The Judiciary Continued
From McLEAN's Edition, New York.
Wednesday, May 28, 1788

HAMILTON

To the People of the State of New York:

THE erection of a new government, whatever care or wisdom may
distinguish the work, cannot fail to originate questions of intricacy
and nicety; and these may, in a particular manner, be expected to flow
from the establishment of a constitution founded upon the total or
partial incorporation of a number of distinct sovereignties. 'Tis time
only that can mature and perfect so compound a system, can liquidate the
meaning of all the parts, and can adjust them to each other in a
harmonious and consistent WHOLE.

Such questions, accordingly, have arisen upon the plan proposed by the
convention, and particularly concerning the judiciary department. The
principal of these respect the situation of the State courts in regard
to those causes which are to be submitted to federal jurisdiction. Is
this to be exclusive, or are those courts to possess a concurrent
jurisdiction? If the latter, in what relation will they stand to the
national tribunals? These are inquiries which we meet with in the mouths
of men of sense, and which are certainly entitled to attention.

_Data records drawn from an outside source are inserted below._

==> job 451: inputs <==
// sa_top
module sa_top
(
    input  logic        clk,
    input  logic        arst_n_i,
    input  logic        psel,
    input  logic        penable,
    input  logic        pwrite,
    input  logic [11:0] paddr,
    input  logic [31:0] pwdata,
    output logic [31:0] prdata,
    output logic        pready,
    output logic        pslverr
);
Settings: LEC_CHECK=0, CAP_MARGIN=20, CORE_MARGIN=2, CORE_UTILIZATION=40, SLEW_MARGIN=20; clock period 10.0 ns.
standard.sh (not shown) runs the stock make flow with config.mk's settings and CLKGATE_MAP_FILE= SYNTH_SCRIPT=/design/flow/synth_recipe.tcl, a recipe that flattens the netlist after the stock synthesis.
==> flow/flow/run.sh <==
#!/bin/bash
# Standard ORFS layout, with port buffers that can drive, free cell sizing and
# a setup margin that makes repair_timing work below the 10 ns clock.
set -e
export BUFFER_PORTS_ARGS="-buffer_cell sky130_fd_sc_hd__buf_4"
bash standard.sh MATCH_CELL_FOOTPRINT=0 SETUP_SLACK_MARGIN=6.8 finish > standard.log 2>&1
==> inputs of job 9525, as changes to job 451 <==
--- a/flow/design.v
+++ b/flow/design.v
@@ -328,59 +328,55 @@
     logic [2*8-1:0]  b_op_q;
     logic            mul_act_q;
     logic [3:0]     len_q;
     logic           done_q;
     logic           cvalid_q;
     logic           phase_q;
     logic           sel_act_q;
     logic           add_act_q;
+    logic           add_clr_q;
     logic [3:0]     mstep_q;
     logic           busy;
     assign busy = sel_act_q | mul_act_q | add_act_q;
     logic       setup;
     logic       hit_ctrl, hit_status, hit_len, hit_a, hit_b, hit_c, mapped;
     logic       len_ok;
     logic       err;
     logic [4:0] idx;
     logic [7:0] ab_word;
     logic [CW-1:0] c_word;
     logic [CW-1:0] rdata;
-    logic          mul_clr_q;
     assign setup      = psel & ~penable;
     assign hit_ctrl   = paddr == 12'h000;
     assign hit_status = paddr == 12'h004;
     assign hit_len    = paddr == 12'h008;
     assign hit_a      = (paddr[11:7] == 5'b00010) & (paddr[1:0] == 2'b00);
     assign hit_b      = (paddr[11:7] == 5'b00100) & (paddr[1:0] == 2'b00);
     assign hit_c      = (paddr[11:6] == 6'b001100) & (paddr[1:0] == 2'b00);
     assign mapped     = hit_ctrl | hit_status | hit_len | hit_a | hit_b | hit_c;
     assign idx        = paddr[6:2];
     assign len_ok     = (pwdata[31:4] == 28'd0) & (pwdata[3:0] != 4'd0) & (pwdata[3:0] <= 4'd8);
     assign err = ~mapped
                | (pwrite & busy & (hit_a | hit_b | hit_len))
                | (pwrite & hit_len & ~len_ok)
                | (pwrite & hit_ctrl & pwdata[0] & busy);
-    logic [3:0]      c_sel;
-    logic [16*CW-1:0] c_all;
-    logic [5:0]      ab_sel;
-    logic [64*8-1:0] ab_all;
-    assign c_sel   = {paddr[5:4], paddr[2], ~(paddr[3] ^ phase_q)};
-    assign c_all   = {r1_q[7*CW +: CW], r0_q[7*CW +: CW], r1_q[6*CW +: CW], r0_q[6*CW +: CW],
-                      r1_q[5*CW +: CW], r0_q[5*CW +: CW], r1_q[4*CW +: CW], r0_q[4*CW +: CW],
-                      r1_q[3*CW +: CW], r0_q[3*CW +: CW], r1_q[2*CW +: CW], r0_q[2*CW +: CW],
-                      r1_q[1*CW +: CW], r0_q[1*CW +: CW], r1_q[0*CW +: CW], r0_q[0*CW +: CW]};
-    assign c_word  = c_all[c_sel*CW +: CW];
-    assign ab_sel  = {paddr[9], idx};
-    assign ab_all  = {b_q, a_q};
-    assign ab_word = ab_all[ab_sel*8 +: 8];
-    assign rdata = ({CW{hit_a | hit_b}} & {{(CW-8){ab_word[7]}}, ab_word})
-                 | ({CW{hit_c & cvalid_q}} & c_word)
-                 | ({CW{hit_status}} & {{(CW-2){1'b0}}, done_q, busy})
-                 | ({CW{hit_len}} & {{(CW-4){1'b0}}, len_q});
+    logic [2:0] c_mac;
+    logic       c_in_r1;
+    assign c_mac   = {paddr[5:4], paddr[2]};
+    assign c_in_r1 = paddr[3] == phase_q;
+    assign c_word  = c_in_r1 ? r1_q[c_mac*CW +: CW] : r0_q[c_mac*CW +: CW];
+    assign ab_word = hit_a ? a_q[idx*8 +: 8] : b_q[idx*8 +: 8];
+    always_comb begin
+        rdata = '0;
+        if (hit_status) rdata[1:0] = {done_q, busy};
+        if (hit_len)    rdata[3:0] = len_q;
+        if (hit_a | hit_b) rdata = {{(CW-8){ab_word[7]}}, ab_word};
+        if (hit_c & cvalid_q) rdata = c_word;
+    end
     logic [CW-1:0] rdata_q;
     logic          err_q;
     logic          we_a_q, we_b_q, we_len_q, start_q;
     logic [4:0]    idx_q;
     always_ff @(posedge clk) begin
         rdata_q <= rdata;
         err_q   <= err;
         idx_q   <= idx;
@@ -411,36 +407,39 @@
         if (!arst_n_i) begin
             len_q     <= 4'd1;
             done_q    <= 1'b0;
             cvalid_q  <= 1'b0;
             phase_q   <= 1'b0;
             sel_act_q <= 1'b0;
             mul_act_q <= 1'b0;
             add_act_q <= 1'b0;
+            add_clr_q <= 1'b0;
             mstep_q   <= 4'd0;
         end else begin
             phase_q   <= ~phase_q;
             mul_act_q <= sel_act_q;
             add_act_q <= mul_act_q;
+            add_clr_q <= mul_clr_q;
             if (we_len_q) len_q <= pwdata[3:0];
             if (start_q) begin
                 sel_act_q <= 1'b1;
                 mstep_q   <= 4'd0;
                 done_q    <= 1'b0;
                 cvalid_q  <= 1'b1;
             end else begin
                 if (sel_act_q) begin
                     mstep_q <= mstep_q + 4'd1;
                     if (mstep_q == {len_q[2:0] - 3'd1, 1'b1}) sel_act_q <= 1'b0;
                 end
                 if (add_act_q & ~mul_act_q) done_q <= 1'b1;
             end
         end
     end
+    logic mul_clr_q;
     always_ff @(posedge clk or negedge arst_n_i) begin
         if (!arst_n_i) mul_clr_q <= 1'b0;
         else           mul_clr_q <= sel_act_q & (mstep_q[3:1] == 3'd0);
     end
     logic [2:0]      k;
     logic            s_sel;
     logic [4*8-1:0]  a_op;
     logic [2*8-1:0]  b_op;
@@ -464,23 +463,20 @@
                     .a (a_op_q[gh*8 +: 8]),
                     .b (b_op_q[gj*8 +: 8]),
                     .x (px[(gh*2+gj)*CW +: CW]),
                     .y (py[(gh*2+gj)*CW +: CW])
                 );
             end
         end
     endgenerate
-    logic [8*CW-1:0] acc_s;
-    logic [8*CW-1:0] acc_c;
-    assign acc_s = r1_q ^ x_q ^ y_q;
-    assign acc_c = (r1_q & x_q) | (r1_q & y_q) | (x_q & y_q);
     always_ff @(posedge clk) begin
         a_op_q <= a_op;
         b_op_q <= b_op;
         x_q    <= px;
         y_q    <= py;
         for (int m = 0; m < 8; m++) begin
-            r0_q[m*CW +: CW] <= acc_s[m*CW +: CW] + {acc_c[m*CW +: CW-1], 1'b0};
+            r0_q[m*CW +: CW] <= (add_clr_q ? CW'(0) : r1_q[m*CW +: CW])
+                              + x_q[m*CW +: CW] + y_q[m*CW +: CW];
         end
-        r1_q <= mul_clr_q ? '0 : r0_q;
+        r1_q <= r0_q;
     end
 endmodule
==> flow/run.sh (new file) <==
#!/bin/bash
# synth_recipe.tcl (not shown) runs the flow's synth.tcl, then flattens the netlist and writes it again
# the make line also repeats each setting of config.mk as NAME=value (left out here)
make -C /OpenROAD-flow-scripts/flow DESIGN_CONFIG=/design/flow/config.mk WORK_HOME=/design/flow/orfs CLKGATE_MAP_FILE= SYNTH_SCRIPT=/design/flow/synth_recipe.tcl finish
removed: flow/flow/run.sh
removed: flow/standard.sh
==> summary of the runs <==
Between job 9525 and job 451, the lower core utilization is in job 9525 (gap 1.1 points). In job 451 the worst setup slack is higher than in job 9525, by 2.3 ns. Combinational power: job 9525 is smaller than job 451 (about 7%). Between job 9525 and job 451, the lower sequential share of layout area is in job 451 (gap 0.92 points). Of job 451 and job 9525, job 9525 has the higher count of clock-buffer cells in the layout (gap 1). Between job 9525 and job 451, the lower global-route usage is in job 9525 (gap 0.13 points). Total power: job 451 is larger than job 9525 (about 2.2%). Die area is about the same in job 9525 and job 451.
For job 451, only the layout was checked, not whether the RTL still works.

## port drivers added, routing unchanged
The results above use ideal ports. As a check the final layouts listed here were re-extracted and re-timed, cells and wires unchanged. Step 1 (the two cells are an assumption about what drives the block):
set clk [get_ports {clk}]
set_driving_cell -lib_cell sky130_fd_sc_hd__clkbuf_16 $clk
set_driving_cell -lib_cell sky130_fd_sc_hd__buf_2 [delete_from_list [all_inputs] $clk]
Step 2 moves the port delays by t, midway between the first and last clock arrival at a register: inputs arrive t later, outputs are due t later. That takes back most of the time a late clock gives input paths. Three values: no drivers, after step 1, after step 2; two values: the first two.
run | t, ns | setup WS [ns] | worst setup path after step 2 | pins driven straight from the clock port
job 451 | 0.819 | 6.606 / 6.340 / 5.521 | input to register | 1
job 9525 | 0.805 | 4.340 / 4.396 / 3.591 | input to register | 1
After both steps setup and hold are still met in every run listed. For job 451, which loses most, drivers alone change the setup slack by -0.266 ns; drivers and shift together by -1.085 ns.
What follows belongs to an exercise in optimizing a design on an open flow for small area, a short achievable clock period and few clock cycles per item; a production flow would make more cautious choices.
Where RTL was checked, it was by simulation tests only, not by an equivalence proof against the original.
Function not checked in runs 1 and 2: the RTL went through the layout flow alone.
Power figures rest on the tool's default switching activity, not on a simulated workload.

==> flow/constraint.sdc <==
create_clock -name core_clock -period 6.5 [get_ports {clk}]
set_input_delay 1.3000 -clock core_clock [delete_from_list [all_inputs] [get_ports {clk}]]
set_output_delay 1.3000 -clock core_clock [all_outputs]
set_load 0.01 [all_outputs]
==> flow/run.sh <==
#!/bin/bash
# synth_recipe.tcl (not shown) runs the flow's synth.tcl, then flattens the netlist and writes it again
# the make line also repeats each setting of config.mk as NAME=value (left out here)
make -C /OpenROAD-flow-scripts/flow DESIGN_CONFIG=/design/flow/config.mk WORK_HOME=/design/flow/orfs CLKGATE_MAP_FILE= SYNTH_SCRIPT=/design/flow/synth_recipe.tcl finish
==> flow/config.mk <==
export PLATFORM = sky130hd
export DESIGN_NAME = round_robin_task_scheduler_top
export DESIGN_NICKNAME = round_robin_task_scheduler_top
export VERILOG_FILES = /design/flow/design.v
export SDC_FILE = /design/flow/constraint.sdc
export NUM_CORES = 4
export LEC_CHECK = 0
export CAP_MARGIN = 20
export CORE_MARGIN = 2
export CORE_UTILIZATION = 40
export PLACE_DENSITY = 0.6
export SETUP_SLACK_MARGIN = 3.8
export SLEW_MARGIN = 20
==> flow/design.v <==
package rrts_pkg;
    localparam int TASK_ID_W = 4;
    localparam int SLEEP_MS_W = 31;
    localparam int TICK_MS_W = 10;
    localparam int NUM_IDS = 1 << TASK_ID_W;
    localparam logic [1:0] CMD_TICK  = 2'd0;
    localparam logic [1:0] CMD_SPAWN = 2'd1;
    localparam logic [1:0] CMD_YIELD = 2'd2;
    localparam logic [1:0] CMD_SLEEP = 2'd3;
    localparam logic [TICK_MS_W-1:0] MS_PER_TICK_RESET = 10'd10;
endpackage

The principles established in a former paper[1] teach us that the States
will retain all pre-existing authorities which may not be exclusively
delegated to the federal head; and that this exclusive delegation can
only exist in one of three cases: where an exclusive authority is, in
express terms, granted to the Union; or where a particular authority is
granted to the Union, and the exercise of a like authority is prohibited
to the States; or where an authority is granted to the Union, with which
a similar authority in the States would be utterly incompatible. Though
these principles may not apply with the same force to the judiciary as
to the legislative power, yet I am inclined to think that they are, in
the main, just with respect to the former, as well as the latter. And
under this impression, I shall lay it down as a rule, that the State
courts will retain the jurisdiction they now have, unless it appears to
be taken away in one of the enumerated modes.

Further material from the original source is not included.